What you have to do
Please return the lines of the data that contain "pending".

....

## src/rtl/msrc_pkg.sv

```systemverilog
// Shared constants, command codes and types of the servo ramp controller.
// No dependencies; used by msrc_tick_unit and the top level.
package msrc_pkg;

	localparam int NUM_SERVOS_DEFAULT = 16;
	localparam int MAX_RESULTS        = 32;
	localparam int POS_W              = 16;
	localparam int HOLD_W             = 17;
	localparam int SERVO_W            = 5;
	localparam int MODE_W             = 3;

	localparam logic [POS_W-1:0] NEUTRAL_POS      = 16'd1500;
	localparam logic [POS_W-1:0] FULL_SPEED_RESET = 16'hFFFF;
	localparam logic [POS_W-1:0] MAX_LIMIT_RESET  = 16'hFFFF;

	localparam logic [MODE_W-1:0] MODE_POS       = 3'd0;
	localparam logic [MODE_W-1:0] MODE_SPD       = 3'd1;
	localparam logic [MODE_W-1:0] MODE_SPD_POS   = 3'd2;
	localparam logic [MODE_W-1:0] MODE_LIMITS    = 3'd3;
	localparam logic [MODE_W-1:0] MODE_REL_TIME  = 3'd4;
	localparam logic [MODE_W-1:0] MODE_TICK      = 3'd5;
	localparam logic [MODE_W-1:0] MODE_REL_ALL   = 3'd6;

	// State of one channel as seen by the tick step unit.
	typedef struct packed {
		logic [POS_W-1:0]  cur;
		logic [POS_W-1:0]  tgt;
		logic [POS_W-1:0]  spd;
		logic [POS_W-1:0]  rel_limit;
		logic              rel_on;
		logic [HOLD_W-1:0] hold;
		logic              running;
	} tick_chan_t;

	// Updated channel state and the results one tick step produces.
	typedef struct packed {
		logic              step_emit;
		logic [POS_W-1:0]  step_pos;
		logic              rel_emit;
		logic              clear_target;
		logic [HOLD_W-1:0] next_hold;
		logic              next_running;
	} tick_res_t;

endpackage

```

## src/rtl/msrc_tick_unit.sv

```systemverilog
// Shared step unit: moves one channel one ramp step and advances its release timer.
// Depends on msrc_pkg.
module msrc_tick_unit (
	input  msrc_pkg::tick_chan_t chan,
	output msrc_pkg::tick_res_t  res
);

	logic        active;
	logic        moving;
	logic        up;
	logic [16:0] sum;
	logic        wrapped;
	logic        past;
	logic        restart;
	logic        run1;
	logic [16:0] cnt1;
	logic [16:0] cnt2;
	logic        expire;

	assign active  = (chan.tgt != '0);
	assign moving  = active && (chan.cur != chan.tgt);
	assign up      = (chan.cur < chan.tgt);

	// One adder serves both directions: subtraction is cur + ~spd + 1.
	assign sum     = {1'b0, chan.cur} + {1'b0, (up ? chan.spd : ~chan.spd)} + 17'(!up);
	assign wrapped = up ? sum[16] : !sum[16];
	assign past    = up ? (sum[15:0] > chan.tgt) : (sum[15:0] < chan.tgt);

	assign restart = moving && chan.rel_on;
	assign run1    = restart || chan.running;
	assign cnt1    = restart ? '0 : chan.hold;
	assign cnt2    = cnt1 + 17'd1;
	assign expire  = active && run1 && (cnt2 > {1'b0, chan.rel_limit});

	always_comb begin
		res.step_emit    = moving;
		res.step_pos     = chan.cur;
		if (moving) begin
			res.step_pos = (wrapped || past) ? chan.tgt : sum[15:0];
		end
		res.rel_emit     = expire;
		res.clear_target = expire;
		res.next_hold    = chan.hold;
		res.next_running = chan.running;
		if (active) begin
			res.next_hold    = run1 ? cnt2 : cnt1;
			res.next_running = run1 && !expire;
		end
	end

endmodule

```

## src/rtl/multi_servo_ramp_controller.sv

```systemverilog
// Top level of the multi-channel servo position ramp controller.
// Depends on msrc_pkg and msrc_tick_unit.
//
//  Channel   Handshake              Payload
//  --------  ---------------------  ----------------------------------------------
//  command   in_valid / in_ready    mode, servo_number, position_value, speed_value,
//                                   limit_low, limit_high, release_ticks,
//                                   release_disable
//  pulse     out_valid / out_ready  out_servo, pulse_value, last_flag
//  config    cfg_wr_en              cfg_wr_data (full speed code)
//
// A request is taken only in idle. Speed, limit and release-time requests pass
// execute and flush, position requests also apply, and release-all and ticks
// walk every channel: the shared step unit handles one channel per cycle unless
// the pulse side holds it; a channel that moves and expires also visits S_TICKREL.
// Reset puts every channel into its reset state at once; there is no clearing pass.
// A stalled pulse channel holds the sequencer only when a second result is waiting.
module multi_servo_ramp_controller #(
	parameter int NUM_SERVOS = msrc_pkg::NUM_SERVOS_DEFAULT
) (
	input  logic        clk,
	input  logic        arst_n,
	input  logic        cfg_wr_en,
	input  logic [15:0] cfg_wr_data,
	input  logic        in_valid,
	output logic        in_ready,
	input  logic [2:0]  mode,
	input  logic [4:0]  servo_number,
	input  logic [15:0] position_value,
	input  logic [15:0] speed_value,
	input  logic [15:0] limit_low,
	input  logic [15:0] limit_high,
	input  logic [15:0] release_ticks,
	input  logic        release_disable,
	output logic        out_valid,
	input  logic        out_ready,
	output logic [4:0]  out_servo,
	output logic [15:0] pulse_value,
	output logic        last_flag
);

	localparam int CH_W  = (NUM_SERVOS > 1) ? $clog2(NUM_SERVOS) : 1;
	localparam int RES_W = $clog2(msrc_pkg::MAX_RESULTS + 1);

	// Sequencer states.
	localparam logic [2:0] S_IDLE    = 3'd0;
	localparam logic [2:0] S_EXEC    = 3'd1;
	localparam logic [2:0] S_APPLY   = 3'd2;
	localparam logic [2:0] S_TICK    = 3'd3;
	localparam logic [2:0] S_TICKREL = 3'd4;
	localparam logic [2:0] S_RELALL  = 3'd5;
	localparam logic [2:0] S_FLUSH   = 3'd6;

	// Per-channel state. Every entry is read only at the channel under work.
	logic [15:0] cur_q   [NUM_SERVOS];
	logic [15:0] tgt_q   [NUM_SERVOS];
	logic [15:0] spd_q   [NUM_SERVOS];
	logic [15:0] min_q   [NUM_SERVOS];
	logic [15:0] max_q   [NUM_SERVOS];
	logic [15:0] rlim_q  [NUM_SERVOS];
	logic        ron_q   [NUM_SERVOS];
	logic [16:0] hold_q  [NUM_SERVOS];
	logic        run_q   [NUM_SERVOS];

	logic [15:0]      fsc_q;
	logic [2:0]       state_q;
	logic [CH_W-1:0]  ch_q;
	logic             chv_q;
	logic [RES_W-1:0] res_cnt_q;

	// Request fields captured on acceptance, then the clamped position.
	logic [2:0]  mode_q;
	logic [15:0] pos_q;
	logic [15:0] spdin_q;
	logic [15:0] lo_q;
	logic [15:0] hi_q;
	logic [15:0] rt_q;
	logic        rdis_q;
	logic [15:0] clamp_q;
	logic        pos_zero_q;

	// One result waits in the pending register until the next one shows up or
	// the request ends, so that the last result can be flagged.
	logic        pend_valid_q;
	logic [4:0]  pend_servo_q;
	logic [15:0] pend_pulse_q;

	logic        out_valid_q;
	logic [4:0]  out_servo_q;
	logic [15:0] out_pulse_q;
	logic        out_last_q;

	logic             chan_ok;
	logic [4:0]       num_m1;
	logic             last_ch;
	logic             out_free;
	logic             go;
	logic             push;
	logic [15:0]      push_pulse;
	logic             push_take;
	logic             move_push;
	logic             move_flush;
	logic             apply_jump;
	logic             at_max;

	msrc_pkg::tick_chan_t tick_in;
	msrc_pkg::tick_res_t  tick_out;

	assign in_ready    = (state_q == S_IDLE);
	assign out_valid   = out_valid_q;
	assign out_servo   = out_servo_q;
	assign pulse_value = out_pulse_q;
	assign last_flag   = out_last_q;

	assign chan_ok  = (servo_number != 5'd0) && ({1'b0, servo_number} <= 6'(NUM_SERVOS));
	assign num_m1   = servo_number - 5'd1;
	assign last_ch  = (ch_q == CH_W'(NUM_SERVOS - 1));
	assign out_free = !out_valid_q || out_ready;
	// The sequencer may produce a result only when the pending one can move on.
	assign go       = !pend_valid_q || out_free;
	assign at_max   = (res_cnt_q >= RES_W'(msrc_pkg::MAX_RESULTS));

	assign tick_in.cur       = cur_q[ch_q];
	assign tick_in.tgt       = tgt_q[ch_q];
	assign tick_in.spd       = spd_q[ch_q];
	assign tick_in.rel_limit = rlim_q[ch_q];
	assign tick_in.rel_on    = ron_q[ch_q];
	assign tick_in.hold      = hold_q[ch_q];
	assign tick_in.running   = run_q[ch_q];

	msrc_tick_unit u_tick (
		.chan (tick_in),
		.res  (tick_out)
	);

	// A position jumps when the channel runs at full speed or is already there.
	assign apply_jump = (spd_q[ch_q] == fsc_q) || (cur_q[ch_q] == clamp_q);

	always_comb begin
		push       = 1'b0;
		push_pulse = '0;
		case (state_q)
			S_APPLY: begin
				push       = pos_zero_q || apply_jump;
				push_pulse = clamp_q;
			end
			S_TICK: begin
				push       = tick_out.step_emit || tick_out.rel_emit;
				push_pulse = tick_out.step_emit ? tick_out.step_pos : '0;
			end
			S_TICKREL: begin
				push = 1'b1;
			end
			S_RELALL: begin
				push = 1'b1;
			end
			default: begin
				push = 1'b0;
			end
		endcase
	end

	// Results past the per-request limit are dropped.
	assign push_take  = go && push && !at_max;
	assign move_push  = push_take && pend_valid_q;
	assign move_flush = (state_q == S_FLUSH) && pend_valid_q && out_free;

	// Control state and channel state.
	always_ff @(posedge clk or negedge arst_n) begin
		if (!arst_n) begin
			fsc_q        <= msrc_pkg::FULL_SPEED_RESET;
			state_q      <= S_IDLE;
			ch_q         <= '0;
			chv_q        <= 1'b0;
			res_cnt_q    <= '0;
			pend_valid_q <= 1'b0;
			out_valid_q  <= 1'b0;
			for (int i = 0; i < NUM_SERVOS; i++) begin
				cur_q[i]  <= msrc_pkg::NEUTRAL_POS;
				tgt_q[i]  <= '0;
				spd_q[i]  <= msrc_pkg::FULL_SPEED_RESET;
				min_q[i]  <= '0;
				max_q[i]  <= msrc_pkg::MAX_LIMIT_RESET;
				rlim_q[i] <= '0;
				ron_q[i]  <= 1'b0;
				hold_q[i] <= '0;
				run_q[i]  <= 1'b0;
			end
		end else begin
			if (cfg_wr_en) begin
				fsc_q <= cfg_wr_data;
			end

			if (move_push || move_flush) begin
				out_valid_q <= 1'b1;
			end else if (out_ready) begin
				out_valid_q <= 1'b0;
			end

			if (push_take) begin
				pend_valid_q <= 1'b1;
				res_cnt_q    <= res_cnt_q + RES_W'(1);
			end else if (move_flush) begin
				pend_valid_q <= 1'b0;
			end

			case (state_q)
				S_IDLE: begin
					if (in_valid) begin
						state_q   <= S_EXEC;
						res_cnt_q <= '0;
						chv_q     <= chan_ok;
						if (mode == msrc_pkg::MODE_TICK || mode == msrc_pkg::MODE_REL_ALL) begin
							ch_q <= '0;
						end else begin
							ch_q <= num_m1[CH_W-1:0];
						end
					end
				end
				S_EXEC: begin
					case (mode_q)
						msrc_pkg::MODE_POS: begin
							if (chv_q) begin
								state_q <= S_APPLY;
							end else begin
								state_q <= S_FLUSH;
							end
						end
						msrc_pkg::MODE_SPD_POS: begin
							if (chv_q) begin
								spd_q[ch_q] <= spdin_q;
								state_q     <= S_APPLY;
							end else begin
								state_q <= S_FLUSH;
							end
						end
						msrc_pkg::MODE_SPD: begin
							state_q <= S_FLUSH;
							if (chv_q) begin
								spd_q[ch_q] <= spdin_q;
							end
						end
						msrc_pkg::MODE_LIMITS: begin
							state_q <= S_FLUSH;
							if (chv_q) begin
								min_q[ch_q] <= lo_q;
								max_q[ch_q] <= hi_q;
							end
						end
						msrc_pkg::MODE_REL_TIME: begin
							state_q <= S_FLUSH;
							if (chv_q) begin
								if (rdis_q) begin
									ron_q[ch_q] <= 1'b0;
									run_q[ch_q] <= 1'b0;
								end else begin
									rlim_q[ch_q] <= rt_q;
									ron_q[ch_q]  <= 1'b1;
									hold_q[ch_q] <= '0;
									run_q[ch_q]  <= 1'b1;
								end
							end
						end
						msrc_pkg::MODE_TICK: begin
							state_q <= S_TICK;
						end
						msrc_pkg::MODE_REL_ALL: begin
							state_q <= S_RELALL;
						end
						default: begin
							state_q <= S_FLUSH;
						end
					endcase
				end
				S_APPLY: begin
					if (go) begin
						if (!pos_zero_q && apply_jump) begin
							cur_q[ch_q] <= clamp_q;
						end
						tgt_q[ch_q] <= clamp_q;
						if (ron_q[ch_q]) begin
							hold_q[ch_q] <= '0;
							run_q[ch_q]  <= 1'b1;
						end
						state_q <= S_FLUSH;
					end
				end
				S_TICK: begin
					if (go) begin
						cur_q[ch_q]  <= tick_out.step_pos;
						hold_q[ch_q] <= tick_out.next_hold;
						run_q[ch_q]  <= tick_out.next_running;
						if (tick_out.clear_target) begin
							tgt_q[ch_q] <= '0;
						end
						if (tick_out.step_emit && tick_out.rel_emit) begin
							state_q <= S_TICKREL;
						end else if (last_ch) begin
							state_q <= S_FLUSH;
						end else begin
							ch_q <= ch_q + CH_W'(1);
						end
					end
				end
				S_TICKREL: begin
					if (go) begin
						if (last_ch) begin
							state_q <= S_FLUSH;
						end else begin
							ch_q    <= ch_q + CH_W'(1);
							state_q <= S_TICK;
						end
					end
				end
				S_RELALL: begin
					if (go) begin
						tgt_q[ch_q] <= '0;
						if (ron_q[ch_q]) begin
							hold_q[ch_q] <= '0;
							run_q[ch_q]  <= 1'b1;
						end
						if (last_ch) begin
							state_q <= S_FLUSH;
						end else begin
							ch_q <= ch_q + CH_W'(1);
						end
					end
				end
				S_FLUSH: begin
					if (!pend_valid_q || out_free) begin
						state_q <= S_IDLE;
					end
				end
				default: begin
					state_q <= S_IDLE;
				end
			endcase
		end
	end

	// Payload registers: request fields, clamped position and result data.
	always_ff @(posedge clk) begin
		if (state_q == S_IDLE && in_valid) begin
			mode_q     <= mode;
			pos_q      <= position_value;
			spdin_q    <= speed_value;
			lo_q       <= limit_low;
			hi_q       <= limit_high;
			rt_q       <= release_ticks;
			rdis_q     <= release_disable;
		end
		// Clamp to the limits; a zero request stays zero.
		if (state_q == S_EXEC) begin
			pos_zero_q <= (pos_q == '0);
			if (pos_q == '0) begin
				clamp_q <= '0;
			end else if (pos_q < min_q[ch_q]) begin
				clamp_q <= min_q[ch_q];
			end else if (pos_q > max_q[ch_q]) begin
				clamp_q <= max_q[ch_q];
			end else begin
				clamp_q <= pos_q;
			end
		end
		if (push_take) begin
			pend_servo_q <= 5'(ch_q) + 5'd1;
			pend_pulse_q <= push_pulse;
		end
		if (move_push || move_flush) begin
			out_servo_q <= pend_servo_q;
			out_pulse_q <= pend_pulse_q;
			out_last_q  <= move_flush;
		end
	end

endmodule

```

....

Solution for this problem
	// One result waits in the pending register until the next one shows up or
	// The sequencer may produce a result only when the pending one can move on.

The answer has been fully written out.